BEGIN

`src/rtl/core/iimu_div.sv`:
```
// ----------------------------------------------------------------------------
// iimu_div
// Pipelined restoring divider on magnitudes, one quotient bit per stage.
// ----------------------------------------------------------------------------
module iimu_div #(
    parameter int unsigned W = 16
) (
    input  logic         i_clk,
    input  logic         i_en,
    input  logic [W-1:0] i_num,
    input  logic [W-1:0] i_den,
    output logic [W-1:0] o_quo
);

    logic [W-1:0] r_rem [W];
    logic [W-1:0] r_nq  [W];
    logic [W-1:0] r_den [W];
    logic [W-1:0] n_rem [W];
    logic [W-1:0] n_nq  [W];
    logic [W-1:0] x_rem [W+1];
    logic [W-1:0] x_nq  [W+1];
    logic [W-1:0] x_den [W+1];

    always_comb begin
        x_rem[0] = '0;
        x_nq[0]  = i_num;
        x_den[0] = i_den;
        for (int k = 0; k < W; k++) begin
            x_rem[k+1] = r_rem[k];
            x_nq[k+1]  = r_nq[k];
            x_den[k+1] = r_den[k];
        end
    end

    always_comb begin
        logic [W:0] t;
        logic       ge;
        for (int k = 0; k < W; k++) begin
            t  = {x_rem[k], x_nq[k][W-1]};
            ge = (t >= {1'b0, x_den[k]});
            n_rem[k] = ge ? W'(t - {1'b0, x_den[k]}) : t[W-1:0];
            n_nq[k]  = {x_nq[k][W-2:0], ge};
        end
    end

    always_ff @(posedge i_clk) begin
        if (i_en) begin
            for (int k = 0; k < W; k++) begin
                r_rem[k] <= n_rem[k];
                r_nq[k]  <= n_nq[k];
                r_den[k] <= x_den[k];
            end
        end
    end

    assign o_quo = r_nq[W-1];

endmodule

```
[config.mk]
export PLATFORM = sky130hd
export DESIGN_NAME = modbus_discrete_input_slave
export DESIGN_NICKNAME = d
export VERILOG_FILES = /design/src/mdis_pkg.sv /design/src/mdis_front.sv /design/src/mdis_queue.sv /design/src/mdis_back.sv /design/src/modbus_discrete_input_slave.sv
export SDC_FILE = /design/constraint.sdc
export NUM_CORES = 1
export LEC_CHECK = 0
export BUFFER_PORTS_ARGS = -buffer_cell sky130_fd_sc_hd__buf_2
export CAP_MARGIN = 30
export CORE_MARGIN = 2
export CORE_UTILIZATION = 45
export CTS_CLUSTER_DIAMETER = 60
export CTS_CLUSTER_SIZE = 16
export DETAILED_ROUTE_END_ITERATION = 8
export GPL_ROUTABILITY_DRIVEN = 0
export PLACE_DENSITY = 0.6
export SLEW_MARGIN = 20
export SYNTH_ARGS = -nofsm -noshare
export SYNTH_HDL_FRONTEND = slang
export SYNTH_SLANG_ARGS = --single-unit
[constraint.sdc]
create_clock -name clock -period 13.5 [get_ports clock]
set_input_delay 2.7 -clock clock [delete_from_list [all_inputs] [get_ports clock]]
set_output_delay 2.7 -clock clock [all_outputs]
set_load 0.01 [all_outputs]
[src/mdis_pkg.sv]
// types, constants and crc function of the modbus discrete input slave
package mdis_pkg;

   localparam int MAX_FRAME_DEF = 128;
   localparam int HDR_BYTES     = 12;
   localparam int PDU_BYTES     = 6;
   localparam int TCP_ECHO      = 5;
   localparam int BODY_BYTES    = 5;
   localparam int QUEUE_DEPTH   = 2;

   localparam logic OPC_BYTE = 1'b0;
   localparam logic OPC_GAP  = 1'b1;

   localparam logic [7:0] FC_READ_INPUTS = 8'h02;
   localparam logic [7:0] FC_READ_REGS   = 8'h04;
   localparam logic [7:0] START_MAX      = 8'h07;
   localparam logic [7:0] QTY_MAX        = 8'h08;
   localparam logic [7:0] QTY_ONE        = 8'h01;
   localparam logic [7:0] FC02_BYTES     = 8'h01;
   localparam logic [7:0] FC04_BYTES     = 8'h02;
   localparam logic [2:0] FC02_LEN       = 3'd4;
   localparam logic [2:0] FC04_LEN       = 3'd5;
   localparam logic [3:0] TCP_PREFIX     = 4'd6;
   localparam logic [3:0] CRC_BYTES      = 4'd2;
   localparam logic [15:0] CRC_INIT      = 16'hFFFF;
   localparam logic [15:0] CRC_POLY      = 16'hA001;

   typedef enum logic [7:0] {
      CSR_DEVICE_ADDRESS = 8'd0,
      CSR_TCP_FRAMING    = 8'd1
   } csr_index_type;

   typedef struct packed {
      logic       opcode;
      logic [7:0] rx_byte;
      logic       rx_error;
      logic [7:0] pin_levels;
   } req_type;

   typedef struct packed {
      logic [7:0] tx_byte;
      logic       tx_last;
   } rsp_type;

   typedef struct packed {
      logic                           tcp;
      logic [TCP_ECHO-1:0][7:0]       hdr;
      logic [2:0]                     len;
      logic [BODY_BYTES-1:0][7:0]     body;
   } reply_type;

   function automatic logic [15:0] crc_byte(input logic [15:0] crc, input logic [7:0] b);
      logic [15:0] c;
      c = crc ^ {8'h00, b};
      for (int k = 0; k < 8; k++) begin
         if (c[0]) begin
            c = (c >> 1) ^ CRC_POLY;
         end else begin
            c = c >> 1;
         end
      end
      return c;
   endfunction

endpackage

[src/mdis_front.sv]
// front end: frame collection, crc check and request decode
module mdis_front #(
   parameter int MAX_FRAME = mdis_pkg::MAX_FRAME_DEF
) (
   input  logic                clock,
   input  logic                reset,
   input  logic                req_valid,
   output logic                req_ready,
   input  mdis_pkg::req_type   req_payload,
   input  logic [7:0]          device_address,
   input  logic                tcp_framing,
   output logic                push_valid,
   input  logic                push_ready,
   output mdis_pkg::reply_type push_data
);
   import mdis_pkg::*;

   logic [15:0]                 crc_ff, crc_in;
   logic [1:0][7:0]             dly_ff, dly_in;
   logic [7:0]                  count_ff, count_in;
   logic [HDR_BYTES-1:0][7:0]   hdr_ff, hdr_in;
   logic                        bad_ff, bad_in;

   logic                        accept;
   logic [PDU_BYTES-1:0][7:0]   pdu;
   logic [7:0]                  act;
   logic [8:0]                  mask;
   logic [7:0]                  data;
   logic                        crc_ok, base_ok, is02, is04;

   assign req_ready = push_ready;
   assign accept    = req_valid && req_ready;

   always_comb begin
      for (int k = 0; k < PDU_BYTES; k++) begin
         pdu[k] = tcp_framing ? hdr_ff[k + PDU_BYTES] : hdr_ff[k];
      end
      act     = ~req_payload.pin_levels;
      mask    = (9'd1 << pdu[5][3:0]) - 9'd1;
      data    = (act >> pdu[3][2:0]) & mask[7:0];
      crc_ok  = tcp_framing || (count_ff >= 8'd2 && dly_ff[0] == crc_ff[7:0]
                                && dly_ff[1] == crc_ff[15:8]);
      base_ok = !bad_ff && crc_ok && pdu[0] == device_address
                && pdu[2] == 8'h00 && pdu[4] == 8'h00;
      is02    = base_ok && pdu[1] == FC_READ_INPUTS && pdu[3] <= START_MAX
                && pdu[5] <= QTY_MAX;
      is04    = base_ok && pdu[1] == FC_READ_REGS && pdu[3] == 8'h00
                && pdu[5] == QTY_ONE;

      push_data.tcp = tcp_framing;
      for (int k = 0; k < TCP_ECHO; k++) begin
         push_data.hdr[k] = hdr_ff[k];
      end
      push_data.len     = is02 ? FC02_LEN : (is04 ? FC04_LEN : 3'd0);
      push_data.body[0] = device_address;
      push_data.body[1] = is02 ? FC_READ_INPUTS : FC_READ_REGS;
      push_data.body[2] = is02 ? FC02_BYTES : FC04_BYTES;
      push_data.body[3] = is02 ? data : 8'h00;
      push_data.body[4] = act;
      push_valid = accept && req_payload.opcode == OPC_GAP && (is02 || is04);
   end

   always_comb begin
      crc_in   = crc_ff;
      dly_in   = dly_ff;
      count_in = count_ff;
      hdr_in   = hdr_ff;
      bad_in   = bad_ff;
      if (accept) begin
         if (req_payload.opcode == OPC_GAP) begin
            crc_in   = CRC_INIT;
            dly_in   = '0;
            count_in = '0;
            hdr_in   = '0;
            bad_in   = 1'b0;
         end else begin
            if (req_payload.rx_error) begin
               bad_in = 1'b1;
            end
            if (count_ff < 8'(MAX_FRAME)) begin
               if (count_ff >= 8'd2) begin
                  crc_in = crc_byte(crc_ff, dly_ff[0]);
               end
               dly_in[0] = dly_ff[1];
               dly_in[1] = req_payload.rx_byte;
               if (count_ff < 8'(HDR_BYTES)) begin
                  hdr_in[count_ff[3:0]] = req_payload.rx_byte;
               end
               count_in = count_ff + 8'd1;
            end
         end
      end
   end

   always_ff @(posedge clock) begin
      if (reset) begin
         crc_ff   <= CRC_INIT;
         dly_ff   <= '0;
         count_ff <= '0;
         hdr_ff   <= '0;
         bad_ff   <= 1'b0;
      end else begin
         crc_ff   <= crc_in;
         dly_ff   <= dly_in;
         count_ff <= count_in;
         hdr_ff   <= hdr_in;
         bad_ff   <= bad_in;
      end
   end

endmodule

[src/mdis_queue.sv]
// reply queue between front end and transmit back end
module mdis_queue (
   input  logic                clock,
   input  logic                reset,
   input  logic                push_valid,
   output logic                push_ready,
   input  mdis_pkg::reply_type push_data,
   output logic                pop_valid,
   input  logic                pop_ready,
   output mdis_pkg::reply_type pop_data
);
   import mdis_pkg::*;

   localparam int PtrW = $clog2(QUEUE_DEPTH);
   localparam int CntW = $clog2(QUEUE_DEPTH + 1);

   reply_type              entry_ff [QUEUE_DEPTH];
   logic [PtrW-1:0]        wr_ff, wr_in, rd_ff, rd_in;
   logic [CntW-1:0]        cnt_ff, cnt_in;
   logic                   do_push, do_pop;

   assign push_ready = cnt_ff != CntW'(QUEUE_DEPTH);
   assign pop_valid  = cnt_ff != '0;
   assign pop_data   = entry_ff[rd_ff];
   assign do_push    = push_valid && push_ready;
   assign do_pop     = pop_valid && pop_ready;

   always_comb begin
      wr_in  = do_push ? wr_ff + PtrW'(1) : wr_ff;
      rd_in  = do_pop ? rd_ff + PtrW'(1) : rd_ff;
      cnt_in = cnt_ff;
      if (do_push && !do_pop) begin
         cnt_in = cnt_ff + CntW'(1);
      end else if (do_pop && !do_push) begin
         cnt_in = cnt_ff - CntW'(1);
      end
   end

   always_ff @(posedge clock) begin
      if (reset) begin
         wr_ff  <= '0;
         rd_ff  <= '0;
         cnt_ff <= '0;
      end else begin
         wr_ff  <= wr_in;
         rd_ff  <= rd_in;
         cnt_ff <= cnt_in;
      end
   end

   always_ff @(posedge clock) begin
      if (do_push) begin
         entry_ff[wr_ff] <= push_data;
      end
   end

endmodule

[src/mdis_back.sv]
// back end: serializes replies and appends the rtu crc
module mdis_back (
   input  logic                clock,
   input  logic                reset,
   input  logic                pop_valid,
   output logic                pop_ready,
   input  mdis_pkg::reply_type pop_data,
   output logic                rsp_valid,
   input  logic                rsp_ready,
   output mdis_pkg::rsp_type   rsp_payload
);
   import mdis_pkg::*;

   logic        busy_ff, busy_in;
   reply_type   cur_ff, cur_in;
   logic [3:0]  idx_ff, idx_in;
   logic [15:0] crc_ff, crc_in;
   logic        valid_ff, valid_in;
   rsp_type     out_ff, out_in;

   logic        load, last;
   logic [3:0]  total, body_pos;
   logic [7:0]  tx;

   assign pop_ready   = !busy_ff;
   assign rsp_valid   = valid_ff;
   assign rsp_payload = out_ff;

   always_comb begin
      total    = cur_ff.tcp ? {1'b0, cur_ff.len} + TCP_PREFIX
                            : {1'b0, cur_ff.len} + CRC_BYTES;
      last     = idx_ff == total - 4'd1;
      body_pos = cur_ff.tcp ? idx_ff - TCP_PREFIX : idx_ff;
      if (cur_ff.tcp) begin
         if (idx_ff < 4'(TCP_ECHO)) begin
            tx = cur_ff.hdr[idx_ff[2:0]];
         end else if (idx_ff == 4'(TCP_ECHO)) begin
            tx = {5'd0, cur_ff.len};
         end else begin
            tx = cur_ff.body[body_pos[2:0]];
         end
      end else begin
         if (idx_ff < {1'b0, cur_ff.len}) begin
            tx = cur_ff.body[body_pos[2:0]];
         end else if (idx_ff == {1'b0, cur_ff.len}) begin
            tx = crc_ff[7:0];
         end else begin
            tx = crc_ff[15:8];
         end
      end
      load = busy_ff && (!valid_ff || rsp_ready);

      busy_in  = busy_ff;
      cur_in   = cur_ff;
      idx_in   = idx_ff;
      crc_in   = crc_ff;
      valid_in = valid_ff && !rsp_ready;
      out_in   = out_ff;
      if (pop_valid && pop_ready) begin
         busy_in = 1'b1;
         cur_in  = pop_data;
         idx_in  = '0;
         crc_in  = CRC_INIT;
      end
      if (load) begin
         valid_in       = 1'b1;
         out_in.tx_byte = tx;
         out_in.tx_last = last;
         idx_in         = idx_ff + 4'd1;
         if (!cur_ff.tcp && idx_ff < {1'b0, cur_ff.len}) begin
            crc_in = crc_byte(crc_ff, tx);
         end
         if (last) begin
            busy_in = 1'b0;
         end
      end
   end

   always_ff @(posedge clock) begin
      if (reset) begin
         busy_ff  <= 1'b0;
         valid_ff <= 1'b0;
      end else begin
         busy_ff  <= busy_in;
         valid_ff <= valid_in;
      end
   end

   always_ff @(posedge clock) begin
      cur_ff <= cur_in;
      idx_ff <= idx_in;
      crc_ff <= crc_in;
      out_ff <= out_in;
   end

endmodule

[src/modbus_discrete_input_slave.sv]
// Modbus slave for eight discrete inputs, RTU or TCP framing. A request (a
// received byte or the gap that ends a frame) is taken every clock while the
// two-entry reply queue has room; the front end runs a one-byte crc update per byte.
// At a gap it checks the frame and queues a reply if the frame is valid; the
// back end registers each reply from the queue and sends it one byte per cycle
// while rsp_ready is high (6 or 7 bytes in RTU, 10 or 11 in TCP),
// computing the RTU crc as it goes. Configuration writes are always accepted.
module modbus_discrete_input_slave #(
   parameter int MAX_FRAME = mdis_pkg::MAX_FRAME_DEF
) (
   input  logic              clock,
   input  logic              reset,
   input  logic              req_valid,
   output logic              req_ready,
   input  mdis_pkg::req_type req_payload,
   output logic              rsp_valid,
   input  logic              rsp_ready,
   output mdis_pkg::rsp_type rsp_payload,
   input  logic              csr_valid,
   output logic              csr_ready,
   input  logic [7:0]        csr_index,
   input  logic [7:0]        csr_data
);
   import mdis_pkg::*;

   logic [7:0] dev_addr_ff, dev_addr_in;
   logic       tcp_ff, tcp_in;
   logic       push_valid, push_ready, pop_valid, pop_ready;
   reply_type  push_data, pop_data;

   assign csr_ready = 1'b1;

   always_comb begin
      dev_addr_in = dev_addr_ff;
      tcp_in      = tcp_ff;
      if (csr_valid && csr_ready) begin
         case (csr_index)
            CSR_DEVICE_ADDRESS: dev_addr_in = csr_data;
            CSR_TCP_FRAMING:    tcp_in      = csr_data[0];
            default: ;
         endcase
      end
   end

   always_ff @(posedge clock) begin
      if (reset) begin
         dev_addr_ff <= '0;
         tcp_ff      <= 1'b0;
      end else begin
         dev_addr_ff <= dev_addr_in;
         tcp_ff      <= tcp_in;
      end
   end

   mdis_front #(
      .MAX_FRAME(MAX_FRAME)
   ) u_front (
      .clock          (clock),
      .reset          (reset),
      .req_valid      (req_valid),
      .req_ready      (req_ready),
      .req_payload    (req_payload),
      .device_address (dev_addr_ff),
      .tcp_framing    (tcp_ff),
      .push_valid     (push_valid),
      .push_ready     (push_ready),
      .push_data      (push_data)
   );

   mdis_queue u_queue (
      .clock      (clock),
      .reset      (reset),
      .push_valid (push_valid),
      .push_ready (push_ready),
      .push_data  (push_data),
      .pop_valid  (pop_valid),
      .pop_ready  (pop_ready),
      .pop_data   (pop_data)
   );

   mdis_back u_back (
      .clock       (clock),
      .reset       (reset),
      .pop_valid   (pop_valid),
      .pop_ready   (pop_ready),
      .pop_data    (pop_data),
      .rsp_valid   (rsp_valid),
      .rsp_ready   (rsp_ready),
      .rsp_payload (rsp_payload)
   );

endmodule

---- Word-level counts from Yosys, hierarchy flattened ----
Memories as Yosys holds them, arrays and structs flattened. A register that Yosys moved wholly into a read port is not among the register bits.
Cells that the tools add are included.
word-level totals
  register bits ........................... 197
  bits of input ports ..................... 39
  memories ................................ 1
  word-level logic and storage cells ...... 244
  RAM bits ................................ 146
memories
  memory            words  width  rd ports  clocked after Yosys merged registers in  write ports  line              source
  u_queue.entry_ff  2      73     1         1                                        1            mdis_queue.sv:17  reply_type entry_ff [QUEUE_DEPTH];
operators by class
  muxes and demuxes ....................... 108
  bitwise operators ....................... 20
  add/sub/neg operators ................... 11
  shifts and indexed selects .............. 2
  reductions and logical operators ........ 50
  magnitude comparators ................... 11
  equal/unequal tests ..................... 11
operators by type and width
  kind                                                                                 count
  16-bit 2-to-1 mux                                                                    66
  96-bit 2-to-1 mux                                                                    3
  8-bit 2-to-1 mux                                                                     17
  96-bit bitwise mux                                                                   1
  8-bit binary-select mux with 3-bit select                                            2
  2-bit inverter with 3-bit output                                                     16
  8-bit demux with 4-bit select                                                        1
  8-bit logical NOT                                                                    4
  16-bit by 8-bit bitwise XOR with 16-bit output                                       2
  8-bit equality test                                                                  3
  1-bit logical AND                                                                    23
  8-bit by 1-bit equality test with 1-bit output, second input constant                2
  2-bit nonzero test                                                                   7
  3-bit 2-to-1 mux                                                                     4
  4-bit 2-to-1 mux                                                                     3
  8-bit by 1-bit adder with 8-bit output, second input constant                        1
  8-bit AND                                                                            1
  8-bit by 2-bit equality test with 1-bit output, second input constant                1
  8-bit by 3-bit equality test with 1-bit output, second input constant                1
  8-bit by 2-bit greater-or-equal comparator with 1-bit output, second input constant  1
  8-bit by 3-bit <= comparator with 1-bit output, second input constant                1
  8-bit by 4-bit <= comparator with 1-bit output, second input constant                1
  3-bit by 4-bit less-than comparator with 1-bit output, second input constant         2
  8-bit by 4-bit less-than comparator with 1-bit output, second input constant         1
  27 further kinds                                                                     49

---- Depth between registers and ports, before layout ----
  depth after elaboration ................. 48
  depth in mapped cells ................... 14
  mapped depth without buffers ............ 11

---- By module ----
From an unflattened synthesis, not the netlist that was laid out.
second synthesis, totals
  cells, all modules ...................... 1574
  area, all modules ....................... 19075.8 um^2
modules (own cells, without submodules)
  module                       seq. area each (um^2)  cells an instance  times used  area an instance (um^2)
  mdis_front                   2742.6                 868                1           7011.7
  mdis_queue                   5144.9                 285                1           6298.5
  mdis_back                    3273.1                 374                1           5292.6
  modbus_discrete_input_slave  180.2                  47                 1           473.0

---- Worst setup path before layout ----
No wires, ideal clock.
  path kind ............................... input-to-reg
  start ................................... input port req_payload[17] in the netlist's numbering
  end ..................................... memory u_queue.entry_ff[0][0] in the netlist's numbering (enable)
  required time ........................... 12995 ps
  path buffers ............................ 1
  arrival ................................. 6467 ps
  setup slack ............................. 6529 ps
  stages .................................. 4
  setup time .............................. 505 ps
  path through ............................ clkbuf_1 and3_1 and3b_1 nor2b_1
between the ends
  word-level cells in the longest chain between the ends .. 5
ends and longest elaborated chain
  item                                    line                               source
  start: declaration                      modbus_discrete_input_slave.sv:15  input mdis_pkg::req_type req_payload,
  1-bit logical AND (2 in a row)          mdis_front.sv:60                   push_valid = accept && req_payload.opcode == OPC_GAP && (is02 || is04);
  1-bit logical AND                       mdis_queue.sv:25                   assign do_push = push_valid && push_ready;
  1-bit 2-to-1 mux                        mdis_queue.sv:52                   if (do_push) begin
  1-bit 2-to-1 mux (not written as such)  mdis_queue.sv:53                   entry_ff[wr_ff] <= push_data;
  end: declaration                        mdis_queue.sv:17
No other way between the ends.

---- Worst setup path after layout ----
  start ................................... input port req_payload[17] in the netlist's numbering
  end ..................................... memory u_queue.entry_ff[1][72] in the netlist's numbering (enable)
The elaborated chain is that of the path after synthesis.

END

### TASK PROMPT
Could you reproduce exactly the lines of the entries above, from the one with "16-bit by 8-bit" through the one with "mapped depth without", and nothing else?

### WORKED SOLUTION
  16-bit by 8-bit bitwise XOR with 16-bit output                                       2
  8-bit equality test                                                                  3
  1-bit logical AND                                                                    23
  8-bit by 1-bit equality test with 1-bit output, second input constant                2
  2-bit nonzero test                                                                   7
  3-bit 2-to-1 mux                                                                     4
  4-bit 2-to-1 mux                                                                     3
  8-bit by 1-bit adder with 8-bit output, second input constant                        1
  8-bit AND                                                                            1
  8-bit by 2-bit equality test with 1-bit output, second input constant                1
  8-bit by 3-bit equality test with 1-bit output, second input constant                1
  8-bit by 2-bit greater-or-equal comparator with 1-bit output, second input constant  1
  8-bit by 3-bit <= comparator with 1-bit output, second input constant                1
  8-bit by 4-bit <= comparator with 1-bit output, second input constant                1
  3-bit by 4-bit less-than comparator with 1-bit output, second input constant         2
  8-bit by 4-bit less-than comparator with 1-bit output, second input constant         1
  27 further kinds                                                                     49

---- Depth between registers and ports, before layout ----
  depth after elaboration ................. 48
  depth in mapped cells ................... 14
  mapped depth without buffers ............ 11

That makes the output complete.